People often ask for gift suggestions for elderly relatives at Christmas time. The answer is not another pair of socks, scented candles or fragrant soaps because truly the most precious gift we can give an elderly person is our time. A short amount of time spent with someone can really make their day and can be a rewarding experience too.
Helping with preparation for Christmas and giving companionship will make Christmas that little bit easier and more enjoyable for the elderly. Time spent together can be a beneficial experience for all.
Here are a few ideas.
Send a card to an elderly relative or person you know. Even though we do it less and less these days, we all enjoy receiving a card in the post. It is a more personal letter if you can include some up to date family photos. Even better enlist a teenager to help compile a photo book or a personalised calendar with family birthdays highlighted. After the festivities are over these items will often be proudly displayed and shown to visitors throughout the year.
Can you help with Christmas card writing especially for someone who has a shaky hand or poor sight? Assist with addressing the envelopes and then post the cards.
Many elderly people struggle with this and so don’t bother doing anything. A home will always be more festive and cheery with decorations up and a Christmas tree on display.
If you are putting up a Christmas tree do check the Christmas tree lights first to ensure they have an up to date safety rating. Make sure the on / off function switch is easily accessible. Trees must be switched off at night time and when the house is empty.
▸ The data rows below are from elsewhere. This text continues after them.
--- src/rtl/mlr_pkg.sv ---
`default_nettype none
// ----------------------------------------------------------------------------
// mlr_pkg - shared types and constants of the midpoint line rasterizer
// Coordinate widths, request codes, channel item structs and the line setup
// record that goes from the setup logic to the walker.
// ----------------------------------------------------------------------------
package mlr_pkg;

	localparam int COORD_BITS = 12;
	// decision term spans about +/- 2*(2^COORD_BITS - 1): two bits plus sign
	localparam int DEC_BITS   = COORD_BITS + 3;

	typedef logic [COORD_BITS-1:0]      coord_t;
	typedef logic signed [DEC_BITS-1:0] dec_t;

	localparam logic REQ_LOAD = 1'b0;
	localparam logic REQ_STEP = 1'b1;

	typedef struct packed {
		logic   req_type;
		coord_t x_start;
		coord_t y_start;
		coord_t x_end;
		coord_t y_end;
	} cmd_t;

	typedef struct packed {
		coord_t pixel_x;
		coord_t pixel_y;
		logic   pixel_valid;
		logic   last_pixel;
	} pix_t;

	typedef struct packed {
		coord_t major0;
		coord_t minor0;
		coord_t end_major;
		coord_t delta_major;
		coord_t delta_minor;
		dec_t   decision;
		logic   minor_dir_down;
		logic   y_is_major;
		logic   active;
	} line_setup_t;

endpackage : mlr_pkg
`default_nettype wire

--- src/rtl/mlr_setup.sv ---
`default_nettype none
// ----------------------------------------------------------------------------
// mlr_setup - line setup
// Picks the major axis, orders the endpoints along it and forms the spans,
// the minor direction and the initial midpoint decision term.
// ----------------------------------------------------------------------------
module mlr_setup (
	input  wire mlr_pkg::cmd_t   cmd,
	output mlr_pkg::line_setup_t setup
);

	mlr_pkg::coord_t dx;
	mlr_pkg::coord_t dy;
	mlr_pkg::coord_t ma0, mi0, ma1, mi1;
	mlr_pkg::coord_t lo_major, lo_minor, hi_major, hi_minor;
	mlr_pkg::coord_t d_major, d_minor;
	logic            y_major;
	logic            swap;

	always_comb begin
		dx = (cmd.x_start >= cmd.x_end) ? cmd.x_start - cmd.x_end : cmd.x_end - cmd.x_start;
		dy = (cmd.y_start >= cmd.y_end) ? cmd.y_start - cmd.y_end : cmd.y_end - cmd.y_start;
		y_major = (dy >= dx);

		if (y_major) begin
			ma0 = cmd.y_start;
			mi0 = cmd.x_start;
			ma1 = cmd.y_end;
			mi1 = cmd.x_end;
		end else begin
			ma0 = cmd.x_start;
			mi0 = cmd.y_start;
			ma1 = cmd.x_end;
			mi1 = cmd.y_end;
		end

		// tie keeps the first endpoint as the start
		swap     = (ma1 < ma0);
		lo_major = swap ? ma1 : ma0;
		lo_minor = swap ? mi1 : mi0;
		hi_major = swap ? ma0 : ma1;
		hi_minor = swap ? mi0 : mi1;

		d_major = hi_major - lo_major;
		d_minor = (lo_minor >= hi_minor) ? lo_minor - hi_minor : hi_minor - lo_minor;

		setup.major0         = lo_major;
		setup.minor0         = lo_minor;
		setup.end_major      = hi_major;
		setup.delta_major    = d_major;
		setup.delta_minor    = d_minor;
		setup.decision       = $signed({2'b00, d_minor, 1'b0}) - $signed({3'b000, d_major});
		setup.minor_dir_down = (hi_minor < lo_minor);
		setup.y_is_major     = y_major;
		setup.active         = (d_major != '0);
	end

endmodule : mlr_setup
`default_nettype wire

--- src/rtl/mlr_walker.sv ---
`default_nettype none
// ----------------------------------------------------------------------------
// mlr_walker - line state and per-pixel step
// Holds the running line position and decision term. A load takes a new
// setup; a step emits the current pixel and advances one major unit.
// ----------------------------------------------------------------------------
module mlr_walker (
	input  wire                         clk,
	input  wire                         arst_n,
	input  wire                         adv,
	input  wire                         step,
	input  wire mlr_pkg::line_setup_t   setup,
	output mlr_pkg::pix_t               pix
);

	mlr_pkg::coord_t cur_major_q;
	mlr_pkg::coord_t cur_minor_q;
	mlr_pkg::coord_t end_major_q;
	mlr_pkg::coord_t delta_major_q;
	mlr_pkg::coord_t delta_minor_q;
	mlr_pkg::dec_t   decision_q;
	logic            minor_dir_down_q;
	logic            y_is_major_q;
	logic            active_q;

	mlr_pkg::coord_t major_inc;
	mlr_pkg::coord_t minor_next;
	mlr_pkg::dec_t   dec_next;
	logic            move_minor;
	logic            emit;

	always_comb begin
		emit       = step && active_q;
		major_inc  = cur_major_q + 1'b1;
		move_minor = (decision_q > 0);
		minor_next = minor_dir_down_q ? cur_minor_q - 1'b1 : cur_minor_q + 1'b1;
		dec_next   = decision_q + $signed({2'b00, delta_minor_q, 1'b0})
			- (move_minor ? $signed({2'b00, delta_major_q, 1'b0}) : '0);

		pix.pixel_valid = emit;
		pix.pixel_x     = '0;
		pix.pixel_y     = '0;
		pix.last_pixel  = 1'b0;
		if (emit) begin
			pix.pixel_x    = y_is_major_q ? cur_minor_q : cur_major_q;
			pix.pixel_y    = y_is_major_q ? cur_major_q : cur_minor_q;
			pix.last_pixel = ({1'b0, cur_major_q} + 1'b1) == {1'b0, end_major_q};
		end
	end

	always_ff @(posedge clk or negedge arst_n) begin
		if (!arst_n) begin
			cur_major_q      <= '0;
			cur_minor_q      <= '0;
			end_major_q      <= '0;
			delta_major_q    <= '0;
			delta_minor_q    <= '0;
			decision_q       <= '0;
			minor_dir_down_q <= 1'b0;
			y_is_major_q     <= 1'b0;
			active_q         <= 1'b0;
		end else if (adv && !step) begin
			cur_major_q      <= setup.major0;
			cur_minor_q      <= setup.minor0;
			end_major_q      <= setup.end_major;
			delta_major_q    <= setup.delta_major;
			delta_minor_q    <= setup.delta_minor;
			decision_q       <= setup.decision;
			minor_dir_down_q <= setup.minor_dir_down;
			y_is_major_q     <= setup.y_is_major;
			active_q         <= setup.active;
		end else if (adv && emit) begin
			cur_major_q <= major_inc;
			if (move_minor) begin
				cur_minor_q <= minor_next;
			end
			decision_q <= dec_next;
			if (major_inc == end_major_q) begin
				active_q <= 1'b0;
			end
		end
	end

endmodule : mlr_walker
`default_nettype wire

--- src/rtl/midpoint_line_rasterizer.sv ---
`default_nettype none
// ----------------------------------------------------------------------------
// midpoint_line_rasterizer - midpoint line pixel generator
// Three-register pipeline: command register, line setup register, result
// register, with the running line state in the walker.
// ----------------------------------------------------------------------------
// Usage:
//   cmd channel (cmd_valid/cmd_ready/cmd): each item is a load
//   (req_type = REQ_LOAD) with two endpoints, or a step (REQ_STEP).
//   res channel (res_valid/res_ready/res): exactly one result item per
//   command item, in order. A load answers with all fields zero; a step
//   answers with the next pixel (pixel_valid = 1, last_pixel on the final
//   one), or all zeros when no line is active. The far endpoint is not drawn.
//   Path: a command accepted into the command register moves through the line
//   setup register to the result register (three registers in the path).
//   Throughput: one item per clock unless stalled; the step loop is one
//   add/compare on the decision term and one increment of the major coordinate.
//   Each stage fills whenever the stage ahead is empty or moving, so while a
//   result waits the pipe still takes items until all three stages hold one;
//   then cmd_ready drops until res_ready returns.
//   Reset: all stages empty, line state cleared, no line active.
// ----------------------------------------------------------------------------
module midpoint_line_rasterizer (
	input  wire                clk,
	input  wire                arst_n,
	input  wire                cmd_valid,
	output logic               cmd_ready,
	input  wire mlr_pkg::cmd_t cmd,
	output logic               res_valid,
	input  wire                res_ready,
	output mlr_pkg::pix_t      res
);

	// stage occupancy
	logic v_s1, v_s2;
	logic res_valid_q;

	// stage payloads
	mlr_pkg::cmd_t        cmd_s1;
	logic                 step_s2;
	mlr_pkg::line_setup_t setup_s2;
	mlr_pkg::pix_t        res_q;

	mlr_pkg::line_setup_t setup_c;
	mlr_pkg::pix_t        pix_c;

	logic adv1, adv2, adv3;

	// each stage may load when it is empty or its item moves on
	assign adv3      = !res_valid_q || res_ready;
	assign adv2      = !v_s2 || adv3;
	assign adv1      = !v_s1 || adv2;
	assign cmd_ready = adv1;
	assign res_valid = res_valid_q;
	assign res       = res_q;

	mlr_setup u_setup (
		.cmd   (cmd_s1),
		.setup (setup_c)
	);

	// line state advances when the item in stage 2 moves to the result register
	mlr_walker u_walker (
		.clk    (clk),
		.arst_n (arst_n),
		.adv    (v_s2 && adv3),
		.step   (step_s2),
		.setup  (setup_s2),
		.pix    (pix_c)
	);

	always_ff @(posedge clk or negedge arst_n) begin
		if (!arst_n) begin
			v_s1        <= 1'b0;
			v_s2        <= 1'b0;
			res_valid_q <= 1'b0;
		end else begin
			if (adv1) begin
				v_s1 <= cmd_valid;
			end
			if (adv2) begin
				v_s2 <= v_s1;
			end
			if (adv3) begin
				res_valid_q <= v_s2;
			end
		end
	end

	always_ff @(posedge clk) begin
		if (adv1 && cmd_valid) begin
			cmd_s1 <= cmd;
		end
		if (adv2 && v_s1) begin
			step_s2  <= (cmd_s1.req_type == mlr_pkg::REQ_STEP);
			setup_s2 <= setup_c;
		end
		if (adv3 && v_s2) begin
			res_q <= pix_c;
		end
	end

	// last pixel only ever flagged on a real pixel
	assert property (@(posedge clk) disable iff (!arst_n)
		res_valid && res.last_pixel |-> res.pixel_valid)
		else $error("last_pixel without pixel_valid");

	// an empty result register never blocks the command side
	assert property (@(posedge clk) disable iff (!arst_n)
		!res_valid |-> cmd_ready)
		else $error("cmd_ready low with empty result register");

	// a full, stalled pipe must refuse new commands
	assert property (@(posedge clk) disable iff (!arst_n)
		res_valid_q && !res_ready && v_s2 && v_s1 |-> !cmd_ready)
		else $error("command accepted into full stalled pipe");

	// a load item always answers with pixel_valid and last_pixel low
	assert property (@(posedge clk) disable iff (!arst_n)
		v_s2 && adv3 && !step_s2 |=> res_valid && !res.pixel_valid && !res.last_pixel)
		else $error("load produced a pixel");

endmodule : midpoint_line_rasterizer
`default_nettype wire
The other important thing here is to remember not just to help putting up the decorations but also be there to assist with taking them down. It can be a pleasant few hours spent together.
Offer to help with present and food shopping either by doing it for them or accompanying them to help choose gifts and carry things home. Alternatively do some online shopping together helping them to use the internet.
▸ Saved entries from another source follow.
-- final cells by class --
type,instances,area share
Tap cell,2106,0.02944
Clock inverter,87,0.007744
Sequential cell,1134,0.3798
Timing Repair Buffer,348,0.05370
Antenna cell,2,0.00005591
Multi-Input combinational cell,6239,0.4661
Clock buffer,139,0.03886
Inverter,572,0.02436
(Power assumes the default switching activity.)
### config.mk
export PLATFORM = sky130hd
export DESIGN_NAME = lse_ctrl
export DESIGN_NICKNAME = d
export VERILOG_FILES = /design/src/rtl/core/lse_pkg.sv /design/src/rtl/core/lse_ctrl.sv
export SDC_FILE = /design/constraint.sdc
export NUM_CORES = 1
export LEC_CHECK = 0
export CORE_ASPECT_RATIO = 1.5
export CORE_MARGIN = 2
export CORE_UTILIZATION = 40
export DETAILED_ROUTE_END_ITERATION = 12
export DONT_BUFFER_PORTS = 1
export MAX_ROUTING_LAYER = met4
export PLACE_DENSITY = 0.6
export SYNTH_ARGS = -nofsm -noshare
export SYNTH_HDL_FRONTEND = slang
export SYNTH_SLANG_ARGS = --single-unit
### constraint.sdc
create_clock -name clock -period 8 [get_ports clock]
set_input_delay 0.8 -clock clock [delete_from_list [all_inputs] [get_ports clock]]
set_output_delay 0.8 -clock clock [all_outputs]
set_load 0.05 [all_outputs]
Wrapping presents too can be a fiddly task for older fingers so assistance will always be welcomed.
Have you time to bring someone to a Christmas event? There are many events on at this time of year: the carol service in the church, the Christmas lunch in the community centre, the local Christmas market and stalls. Are your children involved in the school play? Grandparents are often welcome to attend.
An outing for an hour can make a big difference. A drive to look at the Christmas lights, a chat over a cup of tea in the local coffee shop are all simple pleasures that can mean a lot.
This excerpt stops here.